Forbidden City

The Manchu Qing Dynasty reigned in the Forbidden City until 1912.

An excerpt from the article 18 facts about Forbidden City

China's last emperor, Puyi, was forced to abdicate in 1912 (he was six years old at the time). The young emperor, or rather his family, relinquished power in exchange for certain benefits, which included a steady income from the state, luxurious living conditions (the family continued to live in the Forbidden City for some time), and the rank of a foreign head of state in hospitality.

The emperor received personal privileges: the honorary title of emperor, a large state pension, and personal protection.

Puyi served as China's emperor one more time, for twelve days in 1917, when the monarchist general Zhang Xun restored his rule by force.

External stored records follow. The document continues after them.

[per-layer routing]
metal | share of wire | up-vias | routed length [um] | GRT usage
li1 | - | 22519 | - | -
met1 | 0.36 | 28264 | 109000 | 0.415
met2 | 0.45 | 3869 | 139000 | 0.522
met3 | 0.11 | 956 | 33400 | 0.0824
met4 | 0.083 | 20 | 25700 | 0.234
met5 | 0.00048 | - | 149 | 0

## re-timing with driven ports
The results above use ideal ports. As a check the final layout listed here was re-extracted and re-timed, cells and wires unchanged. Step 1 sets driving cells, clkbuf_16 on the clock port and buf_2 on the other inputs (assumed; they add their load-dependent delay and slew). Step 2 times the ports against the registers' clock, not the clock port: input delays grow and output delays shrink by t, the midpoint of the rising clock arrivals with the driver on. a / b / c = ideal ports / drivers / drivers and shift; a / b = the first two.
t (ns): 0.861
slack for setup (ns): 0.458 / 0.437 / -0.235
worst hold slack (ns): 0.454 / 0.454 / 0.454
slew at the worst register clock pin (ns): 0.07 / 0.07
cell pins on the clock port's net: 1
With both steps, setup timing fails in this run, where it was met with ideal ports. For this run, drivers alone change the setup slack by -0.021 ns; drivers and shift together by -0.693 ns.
From an optimization exercise on the open Yosys and OpenROAD flow, aimed at small area and a short achievable clock period; shortcuts taken in it are not production practice.
Function was checked by simulation only, so behaviour that the tests miss may differ from the original.
Power figures rest on the tool's default switching activity, not on a simulated workload.

## try-violet
// reduce_prime2r
module reduce_prime2r(
    input               clk,rst_n,
    input [69:0]        c,
    output reg [24:0]   res
    );
  wire n1;
  wire n2;
  wire n3;
  wire n4;
  wire n5;
  wire n6;
  wire n7;
  wire n8;
  wire n9;
  wire n10;
  wire n11;
  wire n12;
  wire n13;
  wire n14;
  wire n15;
  wire n16;
  wire n17;
  wire n18;
  wire n19;
  wire n20;
  wire n21;
  wire n22;
  wire n23;
  wire n24;
  wire n25;
  wire n26;
  wire n27;
  wire n28;
  wire n29;
  wire n30;
  wire n31;
  wire n32;
  wire n33;
  wire n34;
  wire n35;
  wire n36;
  wire n37;
  wire n38;
  wire n39;
  wire n40;
  wire n41;
  wire n42;
  wire n43;
  wire n44;
  wire n45;
  wire n46;
  wire n47;
  wire n48;
  wire n49;
  wire n50;
  wire n51;
  wire n52;
  wire n53;
  wire n54;
  wire n55;
  wire n56;
  wire n57;
  wire n58;
  wire n59;
  wire n60;
  wire n61;
  wire n62;
  wire n63;
  wire n64;
  wire n65;
  wire n66;
  wire n67;
  wire n68;
  wire n69;
  wire n70;
  wire n71;
  wire n72;
  wire n73;
  wire n74;
  wire n75;
  wire n76;
  wire n77;
  wire n78;
  wire n79;
  wire n80;
  wire n81;
  wire n82;
  wire n83;
  wire n84;
  wire n85;
  wire n86;
  wire n87;
  wire n88;
  wire n89;
  wire n90;
  wire n91;
  wire n92;
  wire n93;
  wire n94;
  wire n95;
  wire n96;
  wire n97;
  wire n98;
  wire n99;
  wire n100;
  wire n101;
  wire n102;
  wire n103;
  wire n104;
  wire n105;
  wire n106;
  wire n107;
  wire n108;
  wire n109;
  wire n110;
  wire n111;
  wire n112;
  wire n113;
  wire n114;
  wire n115;
  wire n116;
  wire n117;
  wire n118;
  wire n119;
  wire n120;
  wire n121;
  wire n122;
  wire n123;
  wire n124;
  wire n125;
  wire n126;
  wire n127;
  wire n128;
  wire n129;
  wire n130;
  wire n131;
  wire n132;
  wire n133;
  wire n134;
  wire n135;
  wire n136;
  wire n137;
  wire n138;
  wire n139;
  wire n140;
  wire n141;
  wire n142;
  wire n143;
  wire n144;
  wire n145;
  wire n146;
  wire n147;
  wire n148;
  wire n149;
  wire n150;
  wire n151;
  wire n152;
  wire n153;
  wire n154;
  wire n155;
  wire n156;
  wire n157;
  wire n158;
  wire n159;
  wire n160;
  wire n161;
  ...
Size in the first run: about 97 I/O pins, roughly 0.0050 mm^2 of cells after synthesis.
Settings: LEC_CHECK=0, CAP_MARGIN=20, CORE_MARGIN=2, CORE_UTILIZATION=60, CTS_BUF_LIST=sky130_fd_sc_hd__clkbuf_4 sky130_fd_sc_hd__clkbuf_8, PLACE_DENSITY=0.75, SETUP_SLACK_MARGIN=2.6, SLEW_MARGIN=20, SYNTH_HIERARCHICAL=1; clock period 5.3 ns.
standard.sh (not shown) runs the stock make flow with config.mk's settings and CLKGATE_MAP_FILE= SYNTH_SCRIPT=/design/flow/synth_recipe.tcl, a recipe that flattens the netlist after the stock synthesis.
==> flow/flow/run.sh <==
#!/bin/bash
set -euo pipefail
export BUFFER_PORTS_ARGS="-buffer_cell sky130_fd_sc_hd__buf_1"
bash standard.sh > standard_flow.log 2>&1
Per the final summary, try-violet finished and its layout is clean on timing, DRC and antenna.
Relative to try-violet, the following input files were edited for try-fjord:
Settings: SETUP_SLACK_MARGIN changed from 2.6 to 2.7.
--- outcome ---
- try-fjord: via count is 0.78% lower than what try-violet reported.
- The synthesis-to-layout area growth on try-violet is in line with that on try-fjord.
- Summary of try-fjord over try-violet: final instance area closely matched the old numbers; placed standard-cell area essentially unchanged; final total power fell by 1.8%; final clock skew rose 3.1 ps.
- On try-fjord: clock buffer count in the final layout is 1 lower than what try-violet gave.
- The combined global-route utilization of all metal layers of try-fjord and that of try-violet are within noise of each other.
- The final reports for try-fjord and try-violet show met1 usage higher in the former.
- try-fjord vs try-violet: share of power burned in combinational logic up in try-fjord

========
reduce_prime2r again, from the RTL that the note above started with.
Design reduce_prime2r, start of the top module:
module reduce_prime2r(
    input               clk,rst_n,
    input [69:0]        c,
    output reg [24:0]   res
    );
  wire n1;
  wire n2;
  wire n3;
  wire n4;
  wire n5;
  wire n6;
  wire n7;
  wire n8;
  wire n9;
  wire n10;
  wire n11;
  wire n12;
  wire n13;
  wire n14;
  wire n15;
  wire n16;
  wire n17;
  wire n18;
  wire n19;
  wire n20;
  wire n21;
  wire n22;
  wire n23;
  wire n24;
  wire n25;
  wire n26;
  wire n27;
  wire n28;
  wire n29;
  wire n30;
  wire n31;
  wire n32;
  wire n33;
  wire n34;
  wire n35;
  wire n36;
  wire n37;
  wire n38;
  wire n39;
  wire n40;
  wire n41;
  wire n42;
  wire n43;
  wire n44;
  wire n45;
  wire n46;
  wire n47;
  wire n48;
  wire n49;
  wire n50;
  wire n51;
  wire n52;
  wire n53;
  wire n54;
  wire n55;
  wire n56;
  wire n57;
  wire n58;
  wire n59;
  wire n60;
  wire n61;
  wire n62;
  wire n63;
  wire n64;
  wire n65;
  wire n66;
  wire n67;
  wire n68;
  wire n69;
  wire n70;
  wire n71;
  wire n72;
  wire n73;
  wire n74;
  wire n75;
  wire n76;
  wire n77;
  wire n78;
  wire n79;
  wire n80;
  wire n81;
  wire n82;
  wire n83;
  wire n84;
  wire n85;
  wire n86;
  wire n87;
  wire n88;
  wire n89;
  wire n90;
  wire n91;
  wire n92;
  wire n93;
  wire n94;
  wire n95;
  wire n96;
  wire n97;
  wire n98;
  wire n99;
  wire n100;
  wire n101;
  wire n102;
  wire n103;
  wire n104;
  wire n105;
  wire n106;
  wire n107;
  wire n108;
  wire n109;
  wire n110;
  wire n111;
  wire n112;
  wire n113;
  wire n114;
  wire n115;
  wire n116;
  wire n117;
  wire n118;
  wire n119;
  wire n120;
  wire n121;
  wire n122;
  wire n123;
  wire n124;
  wire n125;
  wire n126;
  wire n127;
  wire n128;
  wire n129;
  wire n130;
  wire n131;
  wire n132;
  wire n133;
  wire n134;
  wire n135;
  wire n136;
  ...
export LEC_CHECK = 0
export ABC_CLOCK_PERIOD_IN_PS = 2000
export CAP_MARGIN = 20
export CORE_MARGIN = 2
export CORE_UTILIZATION = 60
export CTS_BUF_LIST = sky130_fd_sc_hd__clkbuf_4 sky130_fd_sc_hd__clkbuf_8
export PLACE_DENSITY = 0.75
export SETUP_SLACK_MARGIN = 2.8
export SLEW_MARGIN = 20
export SYNTH_HIERARCHICAL = 1
create_clock -name core_clock -period 5.3 [get_ports {clk}]
Scripts as last shown in full above: flow/flow/run.sh
Next try:
- ABC_CLOCK_PERIOD_IN_PS: 2000 -> 1200
Wire length stays the same.
Fmax is unchanged.
Total power is unchanged.
Sequential share of layout area stays the same.
Worst hold slack stays the same.
Register-to-register slack barely changes.
Count of clock-buffer cells in the layout is unchanged.

========
## old
reduce_prime2r, a different RTL version from the one above (not shown whole).
Size: roughly 4900 um^2 of cells after synthesis.
==> flow/design.v (excerpt) <==
module reduce_prime2r(
    input               clk,rst_n,
    input [69:0]        c,
    output reg [24:0]   res
    );
==> flow/config.mk <==
export PLATFORM = sky130hd
export DESIGN_NAME = reduce_prime2r
export DESIGN_NICKNAME = reduce_prime2r
export VERILOG_FILES = /design/flow/design.v
export SDC_FILE = /design/flow/constraint.sdc
export NUM_CORES = 4
export LEC_CHECK = 0
export CAP_MARGIN = 20
export CORE_MARGIN = 2
export CORE_UTILIZATION = 60
export CTS_BUF_LIST = sky130_fd_sc_hd__clkbuf_4 sky130_fd_sc_hd__clkbuf_8
export PLACE_DENSITY = 0.75
export SETUP_SLACK_MARGIN = 2.5
export SLEW_MARGIN = 20
export SYNTH_HIERARCHICAL = 1
==> flow/constraint.sdc <==
create_clock -name core_clock -period 5.3 [get_ports {clk}]
set_input_delay 1.0600 -clock core_clock [delete_from_list [all_inputs] [get_ports {clk}]]
set_output_delay 1.0600 -clock core_clock [all_outputs]
set_load 0.01 [all_outputs]
Scripts as last shown in full above: flow/flow/run.sh
Setup changes, old to new
- changing SETUP_SLACK_MARGIN from 2.5 to 2.7
- setting TNS_END_PERCENT to 30 for the first time
### Flow results
Looking at first-iteration DRC count, new sits below old. new vs old: final cell count up in new. Of the two values seen for end point of the critical path, rb[22] was produced by old and rb[12] by new. The peak ir drop on the vdd network of new is higher than that of old. On combined global-route utilization of all metal layers: new sits above old. Every stage of the flow completed for new, and the final layout passed the timing, DRC and antenna checks. Going from old to new, the clock-buffer cell count was found to have gone down by 1.

-- what the ideal ports hide --
How much do the figures lean on ideal ports? The routed layouts below were timed once more, with nothing changed but the port constraints.
Step 1 (the two cells are an assumption about what drives the block):
set clk [get_ports {clk}]
set_driving_cell -lib_cell sky130_fd_sc_hd__clkbuf_16 $clk
set_driving_cell -lib_cell sky130_fd_sc_hd__buf_2 [delete_from_list [all_inputs] $clk]
Step 2 times the ports against the registers' clock, not the clock port: input delays grow and output delays shrink by t, the midpoint of the rising clock arrivals with the driver on.
Three values: ideal ports, drivers, drivers and shift; two values: the first two.
run | t (ns) | slack for setup (ns) | worst setup path at the end | worst register clock-pin slew, ns | cell pins on the clock port's net
try-violet | 0.374 | 2.642 / 2.650 / 2.275 | input to register | 0.09 / 0.09 | 1
try-fjord | 0.370 | 2.710 / 2.722 / 2.352 | input to register | 0.09 / 0.09 | 1
the first run of note 2 | 0.370 | 2.796 / 2.801 / 2.430 | input to register | 0.08 / 0.08 | 1
the second run of note 2 | 0.370 | 2.796 / 2.801 / 2.430 | input to register | 0.08 / 0.08 | 1
old | 0.377 | 2.591 / 2.603 / 2.226 | input to register | 0.09 / 0.09 | 1
new | 0.373 | 2.625 / 2.632 / 2.259 | input to register | 0.09 / 0.09 | 1
After both steps every run listed still meets setup and hold. For try-violet, which loses most, drivers alone change the setup slack by +0.008 ns; drivers and shift together by -0.367 ns.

At that time, a Republican plane dropped three bombs on the Imperial Palace. The incident is considered the first case of aerial bombing in East Asia.

After the incident, Puyi, already a private citizen, continued to live in the Forbidden City until 1924. He was later exiled from Beijing to a Japanese concession in China. The Japanese, after their aggression against China in 1931, established the state of Manchukuo in the northeastern part of the country, and Puyi was appointed its president (he was 28 at the time). He was merely a puppet of the Japanese, who signed all their decisions.

After the USSR declared war on Japan in 1945, Manchukuo was hit. Puyi had to evacuate and was taken into Russian captivity, where he remained until 1950. He was then handed over to the People's Republic of China, where he spent nine years in a prison for war criminals.

As a result of an amnesty, he left prison and took a job as a gardener in a botanical garden and later as an archivist. He died in 1967, probably of kidney cancer.